Mutations linked to intellectual disability point to overly active ion channel

Two mutations identified in individuals with developmental and epileptic brain disease can be traced back to the same ion channel. Researchers have now elucidated how both independent mutations affect the channel's function: by making it overly active and highly sensitive to stimulation. The findings are an important step towards unraveling what causes the patients' symptoms.

Developmental and epileptic encephalopathies are a heterogeneous group of disorders characterized by epilepsy and intellectual disability. Genetic analysis pointed to the involvement of an ion channel called TRPM3. This channel is activated by heat and a variety of chemical ligands. It helps us detect noxious heat, and plays an important role in inflammatory pain.

"Two different mutations in the gene encoding TRPM3 were identified in nine individuals with a diagnosed developmental and epileptic encephalopathy," explains Thomas Voets (VIB-KU Leuven) whose research is focused on ion channels and their role in pain and heat sensation. "Since the functional consequences of the mutations remained elusive, we set out to understand how disturbances of this particular ion channel can cause intellectual disability and epileptic seizures."

An overly active channel

Voets, together with his colleague Joris Vriens (KU Leuven) and their team at the Laboratory for Ion Channel Research, could show that both mutations affect TRPM3 channel gating.

"Clinical reports pointed out that next to the seizures and intellectual disability, several of the affected patients showed altered sensitivity to heat and pain, which hinted at a modified altered function of TRPM3," says Vriens.

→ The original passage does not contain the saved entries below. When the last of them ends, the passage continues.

### src/rtl/branch_resolve_unit_pkg.sv
// Shared definitions for the branch resolve unit.
//   - br_op encodings (BR_BEQ .. BR_BGEU)
//   - 2-bit BHT counter type, its reset value and its saturating update
//   - clog2 helper used to size the BHT index
package branch_resolve_unit_pkg;

    localparam logic [2:0] BR_BEQ  = 3'd0;
    localparam logic [2:0] BR_BNE  = 3'd1;
    localparam logic [2:0] BR_BLTZ = 3'd2;
    localparam logic [2:0] BR_BGEZ = 3'd3;
    localparam logic [2:0] BR_BLEZ = 3'd4;
    localparam logic [2:0] BR_BGTZ = 3'd5;
    localparam logic [2:0] BR_BLTU = 3'd6;
    localparam logic [2:0] BR_BGEU = 3'd7;

    typedef logic [1:0] bht_ctr_t;

    // Weakly not-taken.
    localparam bht_ctr_t BHT_RESET = 2'b01;

    function automatic int clog2(input int n);
        int r;
        r = 0;
        for (int k = 0; k < 32; k++) begin
            if ((1 << r) < n) begin
                r = r + 1;
            end
        end
        return r;
    endfunction

    // Saturating 2-bit counter step: up on taken, down on not taken.
    function automatic bht_ctr_t bht_step(input bht_ctr_t cur, input logic taken);
        bht_ctr_t res;
        res = cur;
        if (taken) begin
            if (cur != 2'b11) res = cur + 2'd1;
        end else begin
            if (cur != 2'b00) res = cur - 2'd1;
        end
        return res;
    endfunction

endpackage

### src/rtl/branch_resolve_unit_cond_eval.sv
// Combinational branch condition evaluator.
// Ports:
//   br_op  : branch operation (BR_* encodings)
//   rs_val : first operand
//   rt_val : second operand (only used by BEQ/BNE/BLTU/BGEU)
//   taken  : resolved branch direction
module branch_cond_eval
    import branch_resolve_unit_pkg::*;
#(
    parameter int XLEN = 32
) (
    input  logic [2:0]      br_op,
    input  logic [XLEN-1:0] rs_val,
    input  logic [XLEN-1:0] rt_val,
    output logic            taken
);

    logic rs_neg;
    logic rs_zero;
    logic rs_eq_rt;
    logic rs_ltu_rt;

    assign rs_neg    = rs_val[XLEN-1];
    assign rs_zero   = (rs_val == '0);
    assign rs_eq_rt  = (rs_val == rt_val);
    assign rs_ltu_rt = (rs_val < rt_val);

    always_comb begin
        taken = 1'b0;
        case (br_op)
            BR_BEQ:  taken = rs_eq_rt;
            BR_BNE:  taken = !rs_eq_rt;
            BR_BLTZ: taken = rs_neg;
            BR_BGEZ: taken = !rs_neg;
            BR_BLEZ: taken = rs_neg || rs_zero;
            BR_BGTZ: taken = !rs_neg && !rs_zero;
            BR_BLTU: taken = rs_ltu_rt;
            BR_BGEU: taken = !rs_ltu_rt;
            default: taken = 1'b0;
        endcase
    end

endmodule

### src/rtl/branch_resolve_unit.sv
// Branch resolve unit: evaluates conditional branches, registers the result
// behind a valid/ready handshake, trains a PC-indexed 2-bit BHT and counts
// mispredicts (saturating).
// Ports:
//   clk, rst_n           : clock, asynchronous active-low reset
//   pred_pc / pred_taken : fetch-side prediction lookup (combinational)
//   in_valid / in_ready  : request handshake
//   br_op, br_pc, rs_val, rt_val, pred_in : request payload
//   flush                : drop held result, block accept this cycle
//   out_valid / out_ready: result handshake
//   out_taken, out_mispredict, out_pc : result payload
//   mispredict_cnt       : saturating mispredict count
module branch_resolve_unit
    import branch_resolve_unit_pkg::*;
#(
    parameter int XLEN      = 32,
    parameter int PC_W      = 32,
    parameter int BHT_DEPTH = 16,
    parameter int CNT_W     = 16
) (
    input  logic             clk,
    input  logic             rst_n,
    input  logic [PC_W-1:0]  pred_pc,
    output logic             pred_taken,
    input  logic             in_valid,
    output logic             in_ready,
    input  logic [2:0]       br_op,
    input  logic [PC_W-1:0]  br_pc,
    input  logic [XLEN-1:0]  rs_val,
    input  logic [XLEN-1:0]  rt_val,
    input  logic             pred_in,
    input  logic             flush,
    output logic             out_valid,
    input  logic             out_ready,
    output logic             out_taken,
    output logic             out_mispredict,
    output logic [PC_W-1:0]  out_pc,
    output logic [CNT_W-1:0] mispredict_cnt
);

    localparam int IDX_W = clog2(BHT_DEPTH);

    logic             taken;
    logic             mispredict;
    logic             accept;
    logic [IDX_W-1:0] pred_idx;
    logic [IDX_W-1:0] upd_idx;

    logic             out_valid_reg;
    logic             out_taken_reg;
    logic             out_mispredict_reg;
    logic [PC_W-1:0]  out_pc_reg;
    logic [CNT_W-1:0] cnt_reg;

    bht_ctr_t bht_reg  [BHT_DEPTH];
    bht_ctr_t bht_next [BHT_DEPTH];

    // Only the index slice of each PC is consumed; the rest is intentionally
    // dropped. Named so lint treats it as deliberately unused.
    logic unused_pc_bits;
    assign unused_pc_bits = ^{pred_pc, br_pc};

    branch_cond_eval #(
        .XLEN(XLEN)
    ) u_cond (
        .br_op (br_op),
        .rs_val(rs_val),
        .rt_val(rt_val),
        .taken (taken)
    );

    assign pred_idx   = pred_pc[IDX_W+1:2];
    assign upd_idx    = br_pc[IDX_W+1:2];
    assign mispredict = (taken != pred_in);

    // flush has priority over everything, including a pending drain.
    assign in_ready = !flush && (!out_valid_reg || out_ready);
    assign accept   = in_valid && in_ready;

    // Read the registered entry directly: a same-cycle update is not bypassed.
    assign pred_taken = bht_reg[pred_idx][1];

    genvar gi;
    generate
        for (gi = 0; gi < BHT_DEPTH; gi++) begin : g_bht_next
            assign bht_next[gi] = (accept && (upd_idx == IDX_W'(gi)))
                                  ? bht_step(bht_reg[gi], taken)
                                  : bht_reg[gi];
        end
    endgenerate

    always_ff @(posedge clk or negedge rst_n) begin
        if (!rst_n) begin
            for (int i = 0; i < BHT_DEPTH; i++) begin
                bht_reg[i] <= BHT_RESET;
            end
        end else begin
            for (int i = 0; i < BHT_DEPTH; i++) begin
                bht_reg[i] <= bht_next[i];
            end
        end
    end

    always_ff @(posedge clk or negedge rst_n) begin
        if (!rst_n) begin
            out_valid_reg      <= 1'b0;
            out_taken_reg      <= 1'b0;
            out_mispredict_reg <= 1'b0;
            out_pc_reg         <= '0;
        end else if (flush) begin
            out_valid_reg <= 1'b0;
        end else if (accept) begin
            out_valid_reg      <= 1'b1;
            out_taken_reg      <= taken;
            out_mispredict_reg <= mispredict;
            out_pc_reg         <= br_pc;
        end else if (out_ready) begin
            out_valid_reg <= 1'b0;
        end
    end

    always_ff @(posedge clk or negedge rst_n) begin
        if (!rst_n) begin
            cnt_reg <= '0;
        end else if (accept && mispredict && (cnt_reg != '1)) begin
            cnt_reg <= cnt_reg + CNT_W'(1);
        end
    end

    assign out_valid      = out_valid_reg;
    assign out_taken      = out_taken_reg;
    assign out_mispredict = out_mispredict_reg;
    assign out_pc         = out_pc_reg;
    assign mispredict_cnt = cnt_reg;

endmodule
[src/rtl/clk_div_monitor.sv]
// clk_div_monitor
// Checks a divided clock against the fast clock it was derived from.
// i_div_clk is synchronised into the i_clk domain, and its period and high
// time are measured in i_clk cycles. Both are compared with RATIO and
// RATIO/2, within TOL. The block reports lock after LOCK_CNT consecutive
// good periods, and pulses an error on a bad period, a bad duty cycle, or a
// missing edge (timeout).
//
// Ports
//   i_clk      fast reference clock, rising edge
//   i_rst      asynchronous active-high reset
//   i_en       monitor enable; low returns to IDLE and clears lock
//   i_div_clk  divided clock under test (asynchronous)
//   o_period   last measured period in i_clk cycles
//   o_high     last measured high time in i_clk cycles
//   o_valid    one-cycle pulse when o_period/o_high update
//   o_locked   LOCK_CNT consecutive good periods seen
//   o_err      one-cycle pulse on bad period, bad duty or timeout
module clk_div_monitor #(
  parameter int unsigned RATIO        = 8,
  parameter int unsigned LOCK_CNT     = 4,
  parameter int unsigned TIMEOUT_MULT = 4,
  parameter int unsigned TOL          = 0,
  localparam int unsigned W = $clog2(RATIO * TIMEOUT_MULT) + 1
) (
  input  logic         i_clk,
  input  logic         i_rst,
  input  logic         i_en,
  input  logic         i_div_clk,
  output logic [W-1:0] o_period,
  output logic [W-1:0] o_high,
  output logic         o_valid,
  output logic         o_locked,
  output logic         o_err
);

  localparam int unsigned MW = $clog2(LOCK_CNT + 1);
  localparam logic [W-1:0]  TIMEOUT = W'(RATIO * TIMEOUT_MULT);
  localparam logic [W:0]    EXP_P   = (W+1)'(RATIO);
  localparam logic [W:0]    EXP_H   = (W+1)'(RATIO / 2);
  localparam logic [W:0]    TOL_W   = (W+1)'(TOL);
  localparam logic [MW-1:0] MC_MAX  = MW'(LOCK_CNT);

  typedef enum logic [1:0] {IDLE, ALIGN, MEASURE} state_t;

  state_t        state, state_nxt;
  logic          s1, s, s_d;
  logic          rise, fall, active, good;
  logic [W-1:0]  cnt, hcnt, high_lat;
  logic [MW-1:0] mc, mc_nxt;
  logic          valid_nxt, err_nxt, locked_nxt;

  // Unsigned |a-b|. The operands are widened by one bit so the subtraction
  // cannot wrap.
  function automatic logic [W:0] absdiff(input logic [W:0] a, input logic [W:0] b);
    return (a >= b) ? (a - b) : (b - a);
  endfunction

  assign rise   = s & ~s_d;
  assign fall   = ~s & s_d;
  assign active = i_en && (state != IDLE);
  assign good   = (absdiff({1'b0, cnt}, EXP_P) <= TOL_W) &&
                  (absdiff({1'b0, high_lat}, EXP_H) <= TOL_W);

  // Two synchroniser flops, then one delay flop for edge detection. The
  // latency is constant, so rise-to-rise distances are exact.
  always_ff @(posedge i_clk or posedge i_rst) begin
    if (i_rst) begin
      s1  <= 1'b0;
      s   <= 1'b0;
      s_d <= 1'b0;
    end else begin
      s1  <= i_div_clk;
      s   <= s1;
      s_d <= s;
    end
  end

  always_ff @(posedge i_clk or posedge i_rst) begin
    if (i_rst) begin
      cnt      <= '0;
      hcnt     <= '0;
      high_lat <= '0;
    end else if (!active) begin
      cnt  <= '0;
      hcnt <= '0;
    end else begin
      if (rise)            cnt <= W'(1);
      else if (cnt != '1)  cnt <= cnt + W'(1);
      if (rise)                   hcnt <= W'(1);
      else if (s && hcnt != '1)   hcnt <= hcnt + W'(1);
      // If there is no fall in a period, the old high time stays here.
      // The period check then catches the stuck input.
      if (fall) high_lat <= hcnt;
    end
  end

  always_comb begin
    state_nxt  = state;
    mc_nxt     = mc;
    locked_nxt = o_locked;
    valid_nxt  = 1'b0;
    err_nxt    = 1'b0;
    if (!i_en) begin
      state_nxt  = IDLE;
      mc_nxt     = '0;
      locked_nxt = 1'b0;
    end else begin
      case (state)
        IDLE:  state_nxt = ALIGN;
        ALIGN: if (rise) state_nxt = MEASURE;
        MEASURE: begin
          // A rise takes priority over reaching the timeout threshold.
          if (rise) begin
            valid_nxt = 1'b1;
            if (good) begin
              mc_nxt     = (mc == MC_MAX) ? mc : mc + MW'(1);
              locked_nxt = (mc_nxt == MC_MAX);
            end else begin
              err_nxt    = 1'b1;
              mc_nxt     = '0;
              locked_nxt = 1'b0;
            end
          end else if (cnt == TIMEOUT) begin
            err_nxt    = 1'b1;
            mc_nxt     = '0;
            locked_nxt = 1'b0;
            state_nxt  = ALIGN;
          end
        end
        default: state_nxt = IDLE;
      endcase
    end
  end

  always_ff @(posedge i_clk or posedge i_rst) begin
    if (i_rst) begin
      state    <= IDLE;
      mc       <= '0;
      o_period <= '0;
      o_high   <= '0;
      o_valid  <= 1'b0;
      o_locked <= 1'b0;
      o_err    <= 1'b0;
    end else begin
      state    <= state_nxt;
      mc       <= mc_nxt;
      o_valid  <= valid_nxt;
      o_err    <= err_nxt;
      o_locked <= locked_nxt;
      if (valid_nxt) begin
        o_period <= cnt;
        o_high   <= high_lat;
      end
    end
  end

endmodule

The team could indeed demonstrate that both mutations lead to a significant gain in channel activity. Not only was basal activity increased, they also observed a higher sensitivity to stimulation by an endogenous neurosteroid and heat. Most strikingly, one of the two mutations resulted in even more pronounced functional alterations, including anomalous activation and reduced sensitivity to an anticonvulsant drug.

"The two mutations identified in the TRPM3 gene give rise to channels with substantially altered functional properties. Whereas the individual effects of both mutations differ, both can be considered as strong gain-of-function mutants, with increased activity, both under basal conditions and when stimulated," says Voets.

"These two mutations also provide the first genetic evidence that link TRPM3 to a pain phenotype in humans," adds Vriens. The researchers propose that this increased channel activity may lie at the basis of seizure development and neurodevelopmental symptoms in patients.